[GRASS-dev] Parsing output of r.category which includes labels

If I am not wrong, all use cases of `read_command()` [0, 1],
in (at least) the grass-addons repository, do not consider an output
from `r.category` which includes labels.

[0] https://grass.osgeo.org/grass74/manuals/libpython/script.html?highlight=read_command#script.core.read_command
[1] https://grass.osgeo.org/grass75/manuals/libpython/script.html?highlight=read_command#script.core.read_command

I work on such a case where category numbers come along with label strings.
To read category numbers, I came up with:

import grass.script as grass
grass.read_command('r.category', map=base).split('\n')[:-1]

for category in categories:
        category = category.split('\t')[0]

Is there any other command that will do this better?

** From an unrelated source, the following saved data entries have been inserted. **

`config.mk`:
```
export PLATFORM = sky130hd
export DESIGN_NAME = cmdq_frontend
export DESIGN_NICKNAME = d
export VERILOG_FILES = /design/src/rtl/cmdq_pkg.sv /design/src/rtl/cmdq_fifo.sv /design/src/rtl/cmdq_errflags.sv /design/src/rtl/cmdq_status.sv /design/src/rtl/cmdq_frontend.sv
export SDC_FILE = /design/constraint.sdc
export NUM_CORES = 1
export LEC_CHECK = 0
export ABC_CLOCK_PERIOD_IN_PS = 5700
export CAP_MARGIN = 20
export CORE_ASPECT_RATIO = 0.8
export CORE_MARGIN = 5
export CORE_UTILIZATION = 40
export DETAILED_ROUTE_END_ITERATION = 8
export PLACE_DENSITY = 0.67
export SETUP_SLACK_MARGIN = 0.15
export SYNTH_ARGS = -nofsm -noshare
export SYNTH_HDL_FRONTEND = slang
export SYNTH_SLANG_ARGS = --single-unit
```
`constraint.sdc`:
```
create_clock -name clk -period 5.7 [get_ports clk]
set_input_delay 1.14 -clock clk [delete_from_list [all_inputs] [get_ports clk]]
set_output_delay 1.14 -clock clk [all_outputs]
set_load 0.01 [all_outputs]
```
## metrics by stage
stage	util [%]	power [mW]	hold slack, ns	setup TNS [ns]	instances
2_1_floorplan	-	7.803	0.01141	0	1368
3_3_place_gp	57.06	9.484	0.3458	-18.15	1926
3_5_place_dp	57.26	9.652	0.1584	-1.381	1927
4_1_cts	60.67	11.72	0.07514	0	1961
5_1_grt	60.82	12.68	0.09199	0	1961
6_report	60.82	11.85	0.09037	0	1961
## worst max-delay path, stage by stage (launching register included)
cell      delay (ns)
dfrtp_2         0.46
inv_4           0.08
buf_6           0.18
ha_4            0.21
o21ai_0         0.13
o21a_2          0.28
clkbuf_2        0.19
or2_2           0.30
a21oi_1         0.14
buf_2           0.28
===== src/rtl/icap_rdport.sv =====
module icap_rdport #(
  parameter int unsigned BUS_W = 8
) (
  input  logic               clk,
  input  logic               rst,
  input  logic               rd_lo,
  input  logic               rd_hi,
  input  logic [2*BUS_W-1:0] cap_in,
  output logic [BUS_W-1:0]   rd_data
);
  logic [BUS_W-1:0] stage_q;

  always_ff @(posedge clk) begin
    if (rst) begin
      stage_q <= '0;
      rd_data <= '0;
    end else if (rd_lo) begin
      rd_data <= cap_in[BUS_W-1:0];
      stage_q <= cap_in[2*BUS_W-1:BUS_W];
    end else if (rd_hi) begin
      rd_data <= stage_q;
    end
  end
endmodule


===== src/rtl/icap_unit.sv =====
module icap_unit #(
  parameter int unsigned BUS_W       = 8,
  parameter int unsigned SYNC_STAGES = 2
) (
  input  logic                 clk,
  input  logic                 rst,
  input  logic                 cap_pin,
  input  logic                 edge_rise,
  input  logic [2*BUS_W-1:0]   count,
  input  logic                 rd_lo,
  input  logic                 rd_hi,
  input  logic                 flag_clr,
  output logic [BUS_W-1:0]     rd_data,
  output logic                 cap_flag
);
  localparam int unsigned CNT_W = 2 * BUS_W;

  logic             cap_ev;
  logic [CNT_W-1:0] cap_val;

  icap_edge #(.STAGES(SYNC_STAGES)) u_edge (
    .clk(clk), .rst(rst), .pin_in(cap_pin), .rise_sel(edge_rise), .hit(cap_ev)
  );

  icap_hold #(.CNT_W(CNT_W)) u_hold (
    .clk(clk), .rst(rst), .hit(cap_ev), .count(count), .flag_clr(flag_clr),
    .cap_q(cap_val), .flag_q(cap_flag)
  );

  icap_rdport #(.BUS_W(BUS_W)) u_rd (
    .clk(clk), .rst(rst), .rd_lo(rd_lo), .rd_hi(rd_hi), .cap_in(cap_val),
    .rd_data(rd_data)
  );
endmodule
**config.mk**
```make
export PLATFORM = sky130hd
export DESIGN_NAME = port_fault_integrator
export DESIGN_NICKNAME = d
export VERILOG_FILES = /design/src/rtl/pfi_pkg.sv /design/src/rtl/pfi_datapath.sv /design/src/rtl/pfi_control.sv /design/src/rtl/port_fault_integrator.sv
export SDC_FILE = /design/constraint.sdc
export NUM_CORES = 1
export LEC_CHECK = 0
export ABC_AREA = 1
export CORE_MARGIN = 3
export CORE_UTILIZATION = 55
export CTS_CLUSTER_DIAMETER = 50
export DETAILED_ROUTE_END_ITERATION = 16
export PLACE_DENSITY = 0.79
export SLEW_MARGIN = 20
export SYNTH_ARGS = -nofsm -noshare
export SYNTH_HDL_FRONTEND = slang
export SYNTH_SLANG_ARGS = --single-unit
```
**constraint.sdc**
```tcl
create_clock -name clk -period 2.9 [get_ports clk]
set_input_delay 0.435 -clock clk [delete_from_list [all_inputs] [get_ports clk]]
set_output_delay 0.435 -clock clk [all_outputs]
set_load 0.02 [all_outputs]
```
**src/rtl/pfi_pkg.sv**
```systemverilog
package pfi_pkg;

  localparam int CUR_W = 11;

  typedef enum logic [1:0] {
    CAUSE_NONE       = 2'd0,
    CAUSE_OVERCUR    = 2'd1,
    CAUSE_DISCONNECT = 2'd2
  } cause_e;

  typedef struct packed {
    logic cntClr;
    logic cntUp;
    logic cntDown;
    logic discClr;
    logic discInc;
  } strobes_t;

  typedef struct packed {
    logic [CUR_W-1:0] limMa;
    logic [CUR_W-1:0] ocMa;
  } thr_t;

  function automatic thr_t pickThresholds(input logic [2:0] cls, input logic [1:0] sel);
    thr_t t;
    t.limMa = CUR_W'(420);
    t.ocMa  = CUR_W'(370);
    if (cls == 3'd4 || (cls == 3'd5 && sel == 2'b00)) begin
      t.limMa = CUR_W'(720);
      t.ocMa  = CUR_W'(634);
    end else if (cls == 3'd5) begin
      case (sel)
        2'b01:   begin t.limMa = CUR_W'(850); t.ocMa = CUR_W'(748); end
        2'b10:   begin t.limMa = CUR_W'(900); t.ocMa = CUR_W'(792); end
        default: begin t.limMa = CUR_W'(950); t.ocMa = CUR_W'(836); end
      endcase
    end
    return t;
  endfunction

endpackage

```
**src/rtl/pfi_datapath.sv**
```systemverilog
module pfi_datapath
  import pfi_pkg::*;
#(
  parameter int FAULT_TICKS = 60,
  parameter int DRAIN_DIV   = 16,
  parameter int DISC_TICKS  = 350,
  parameter int DISC_MA     = 8
) (
  input  logic             clk,
  input  logic             rstN,
  input  logic [CUR_W-1:0] curMa,
  input  logic [2:0]       pdClass,
  input  logic [1:0]       class5Sel,
  input  logic             inStartup,
  input  strobes_t         strb,
  output logic             overload,
  output logic             lowCurrent,
  output logic             cntFull,
  output logic             cntZero,
  output logic             discDone
);

  localparam int FULL   = FAULT_TICKS * DRAIN_DIV;
  localparam int CNT_W  = $clog2(FULL + 1);
  localparam int DISC_W = $clog2(DISC_TICKS + 1);
  localparam logic [CNT_W-1:0]  FULL_C  = CNT_W'(FULL);
  localparam logic [CNT_W-1:0]  STEP_C  = CNT_W'(DRAIN_DIV);
  localparam logic [CNT_W-1:0]  NEAR_C  = CNT_W'(FULL - DRAIN_DIV);
  localparam logic [DISC_W-1:0] DISC_C  = DISC_W'(DISC_TICKS);

  thr_t             thr;
  logic [CUR_W-1:0] activeThr;
  logic [CNT_W-1:0] faultCnt;
  logic [DISC_W-1:0] discCnt;

  always_comb begin
    thr        = pickThresholds(pdClass, class5Sel);
    activeThr  = inStartup ? thr.limMa : thr.ocMa;
    overload   = curMa > activeThr;
    lowCurrent = curMa < CUR_W'(DISC_MA);
  end

  always_ff @(posedge clk or negedge rstN) begin
    if (!rstN) begin
      faultCnt <= '0;
    end else if (strb.cntClr) begin
      faultCnt <= '0;
    end else if (strb.cntUp) begin
      faultCnt <= (faultCnt > NEAR_C) ? FULL_C : faultCnt + STEP_C;
    end else if (strb.cntDown && faultCnt != '0) begin
      faultCnt <= faultCnt - CNT_W'(1);
    end
  end

  always_ff @(posedge clk or negedge rstN) begin
    if (!rstN) begin
      discCnt <= '0;
    end else if (strb.discClr) begin
      discCnt <= '0;
    end else if (strb.discInc && discCnt != DISC_C) begin
      discCnt <= discCnt + DISC_W'(1);
    end
  end

  assign cntFull  = (faultCnt == FULL_C);
  assign cntZero  = (faultCnt == '0);
  assign discDone = (discCnt == DISC_C);

  p_cnt_range_r7: assert property (@(posedge clk) disable iff (!rstN)
    faultCnt <= FULL_C);

  p_drain_slow_r5: assert property (@(posedge clk) disable iff (!rstN)
    (faultCnt < $past(faultCnt)) |-> ($past(strb.cntClr) || ($past(faultCnt) - faultCnt == CNT_W'(1))));

  p_disc_range_r9: assert property (@(posedge clk) disable iff (!rstN)
    discCnt <= DISC_C);

endmodule

```
**src/rtl/pfi_control.sv**
```systemverilog
module pfi_control
  import pfi_pkg::*;
(
  input  logic     clk,
  input  logic     rstN,
  input  logic     msTick,
  input  logic     portOn,
  input  logic     inStartup,
  input  logic     dcDiscEn,
  input  logic     overload,
  input  logic     lowCurrent,
  input  logic     cntFull,
  input  logic     cntZero,
  input  logic     discDone,
  output strobes_t strb,
  output logic     offReq,
  output cause_e   offCause,
  output logic     restartOk
);

  typedef enum logic [1:0] {ST_IDLE, ST_RUN, ST_TRIP} state_e;

  state_e stateQ, stateD;
  cause_e causeQ, causeD;

  always_comb begin
    stateD = stateQ;
    causeD = causeQ;
    strb   = '0;
    unique case (stateQ)
      ST_IDLE: begin
        if (portOn) begin
          stateD      = ST_RUN;
          strb.cntClr = 1'b1;
          strb.discClr = 1'b1;
        end else begin
          strb.cntDown = msTick;
          strb.discClr = 1'b1;
        end
      end
      ST_RUN: begin
        if (!portOn) begin
          stateD       = ST_IDLE;
          strb.cntDown = msTick;
          strb.discClr = 1'b1;
        end else if (cntFull) begin
          stateD = ST_TRIP;
          causeD = CAUSE_OVERCUR;
        end else if (discDone) begin
          stateD = ST_TRIP;
          causeD = CAUSE_DISCONNECT;
        end else begin
          strb.cntUp   = msTick && overload;
          strb.cntDown = msTick && !overload;
          if (!inStartup && dcDiscEn && lowCurrent) begin
            strb.discInc = msTick;
          end else begin
            strb.discClr = 1'b1;
          end
        end
      end
      default: begin
        strb.cntDown = msTick;
        strb.discClr = 1'b1;
        if (!portOn) begin
          stateD = ST_IDLE;
        end
      end
    endcase
  end

  always_ff @(posedge clk or negedge rstN) begin
    if (!rstN) begin
      stateQ <= ST_IDLE;
      causeQ <= CAUSE_NONE;
    end else begin
      stateQ <= stateD;
      causeQ <= causeD;
    end
  end

  assign offReq    = (stateQ == ST_TRIP);
  assign offCause  = offReq ? causeQ : CAUSE_NONE;
  assign restartOk = !offReq && cntZero;

  p_cause_valid_r10: assert property (@(posedge clk) disable iff (!rstN)
    offReq |-> (offCause != CAUSE_NONE));

  p_trip_holds_r6: assert property (@(posedge clk) disable iff (!rstN)
    (offReq && portOn) |=> offReq);

  p_entry_clear_r8: assert property (@(posedge clk) disable iff (!rstN)
    (stateQ == ST_IDLE && portOn) |=> cntZero);

  p_oc_trip_r4: assert property (@(posedge clk) disable iff (!rstN)
    (stateQ == ST_RUN && portOn && cntFull) |=> (offReq && offCause == CAUSE_OVERCUR));

endmodule

```
**src/rtl/port_fault_integrator.sv**
```systemverilog
module port_fault_integrator
  import pfi_pkg::*;
#(
  parameter int FAULT_TICKS = 60,
  parameter int DRAIN_DIV   = 16,
  parameter int DISC_TICKS  = 350,
  parameter int DISC_MA     = 8
) (
  input  logic             clk,
  input  logic             rstN,
  input  logic             msTick,
  input  logic [CUR_W-1:0] curMa,
  input  logic [2:0]       pdClass,
  input  logic [1:0]       class5Sel,
  input  logic             portOn,
  input  logic             inStartup,
  input  logic             dcDiscEn,
  output logic             offReq,
  output logic [1:0]       offCause,
  output logic             restartOk
);

  strobes_t strb;
  cause_e   causeW;
  logic     overload, lowCurrent, cntFull, cntZero, discDone;

  pfi_datapath #(
    .FAULT_TICKS(FAULT_TICKS),
    .DRAIN_DIV  (DRAIN_DIV),
    .DISC_TICKS (DISC_TICKS),
    .DISC_MA    (DISC_MA)
  ) dp_i (
    .clk       (clk),
    .rstN      (rstN),
    .curMa     (curMa),
    .pdClass   (pdClass),
    .class5Sel (class5Sel),
    .inStartup (inStartup),
    .strb      (strb),
    .overload  (overload),
    .lowCurrent(lowCurrent),
    .cntFull   (cntFull),
    .cntZero   (cntZero),
    .discDone  (discDone)
  );

  pfi_control ctl_i (
    .clk       (clk),
    .rstN      (rstN),
    .msTick    (msTick),
    .portOn    (portOn),
    .inStartup (inStartup),
    .dcDiscEn  (dcDiscEn),
    .overload  (overload),
    .lowCurrent(lowCurrent),
    .cntFull   (cntFull),
    .cntZero   (cntZero),
    .discDone  (discDone),
    .strb      (strb),
    .offReq    (offReq),
    .offCause  (causeW),
    .restartOk (restartOk)
  );

  assign offCause = causeW;

endmodule

```
==> impl_metrics.ini <==
[cells_and_area]
antenna_cells = 0
layout_common_cells = nand2_1, inv_1, nor2_1
layout_commonest_cell = nand2_1
drive_above_1_share_pct = 23.28
fin_nets = 389
syn2layout_area_growth_pct = 31.31
stdcell_area_sq_um = 2739

[setup_path]
critPathCaptureType = register
crit_arrival_ns = 2.94
setup.worst_path.class = in2reg
start_kind = primary input
crit_fanout = 8
cp.required_ns = 3.06

[clocking]
root_buffer = clkbuf_8
cts_buffers = 3
clock-sinks = 23
clockBufferDepth = 2
cts_tree = done
clk_latency_ns = 0.27
cts.clk_slew.worst_paths_ns = 0.09
htree_levels = 1
holdBufCountCts = 0

[detailed_routing]
drt_iter0_drc = 229
firstDrtPassIters = 6
wl_per_cell_um = 12.96
viasPerCell = 5.234
drcViolationCount = 0
finalWirelength_um = 5107
vias = 2062
postRouteAntennaNets = 0

[sta]
setup_viol_count_final = 0
fin_ws_ns = 0.1220
setup_tns_ns = 0
hold_viol = 0
min_period_over_period_pct = 95.79
max_slew_margin_pct = 60.67
drv_slew = 0
worst_slew_pin_slew_ns = 0.5872
finClkSkew_ns = 0.002992
min_period_ns = 2.778
max_freq_ghz = 0.3600

[place]
dpl-instance-area_sq_um = 2532
pre_cts_ws_ns = -0.5311
dpl.hpwl_um = 3651
numPortBuffers = 25
gp_congestion = 0.8784

[pwr]
vdd_drop_max_mv = 0.3965
p_leak_nw = 1.343
cellPowerDensity_nw_per_um2 = 509.0
power_mw = 1.394

[synthesis]
ys_warn_count = 0
syn-cell-area_sq_um = 2086
synth_area_leaders = dfrtp_1, nand2_1, ha_1
synthAdderAreaFrac_pct = 10.80
synthMuxAreaShare_pct = 0
synth_top_family_by_area = simple AND/OR/NAND/NOR gates
synth_top_area_share_pct = 27.59
synth_area_per_cell_sq_um = 7.070
synth_top_area_cell = dfrtp_1
ys_ff_latch = 23
seq_area_frac_synth_pct = 27.59
synth-simple-area-share_pct = 35.39
synth_cells = 295
synth_compound_area_share_pct = 11.10
synth_xor_area_share_pct = 5.039
syn-num-nets = 335
ys_types = 34

[floorplan]
core_sq_um = 3495
ios = 26
start_util_pct = 59.68
die_h_um = 67.58
die-area_sq_um = 4567
die_x_um = 67.58
core.rowCount = 21

[global_routing]
track_usage_pct = 23.10
grt_pass1_vias = 1926
grt_max_degree = 24
grt_antenna_before_repair = 0
grt_pass1_wl_um = 8217
overflow = 0

[worst_hold_path]
hp-class = reg2reg

[flow_run]
maxCapViolCount = 0

[status]
status = finished clean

Would you consider
adding one?

Nikos

Hi Nikos,

You could use numpy and genfromtxt() to parse the output string...
genfromtxt() requires an StringIO object (or file) and StringIO (from io) requires unicode()...

So you could do:

from io import StringIO
import numpy as np
output = np.genfromtxt(StringIO(unicode(grass.read_command('r.category', map=base))) , delimiter='\t', dtype=None, names=['cat', 'label'])

That causes however some overhead [1]. So if it makes sense depends on what you want to do with the data in the further processing chain...

Cheers
Stefan

1: https://docs.scipy.org/doc/numpy/user/basics.io.genfromtxt.html

-----Original Message-----
From: grass-dev <grass-dev-bounces@lists.osgeo.org> On Behalf Of Nikos Alexandris
Sent: søndag 19. august 2018 22:19
To: GRASS-GIS development mailing list <grass-dev@lists.osgeo.org>
Subject: [GRASS-dev] Parsing output of r.category which includes labels

If I am not wrong, all use cases of `read_command()` [0, 1], in (at least) the grass-addons repository, do not consider an output from `r.category` which includes labels.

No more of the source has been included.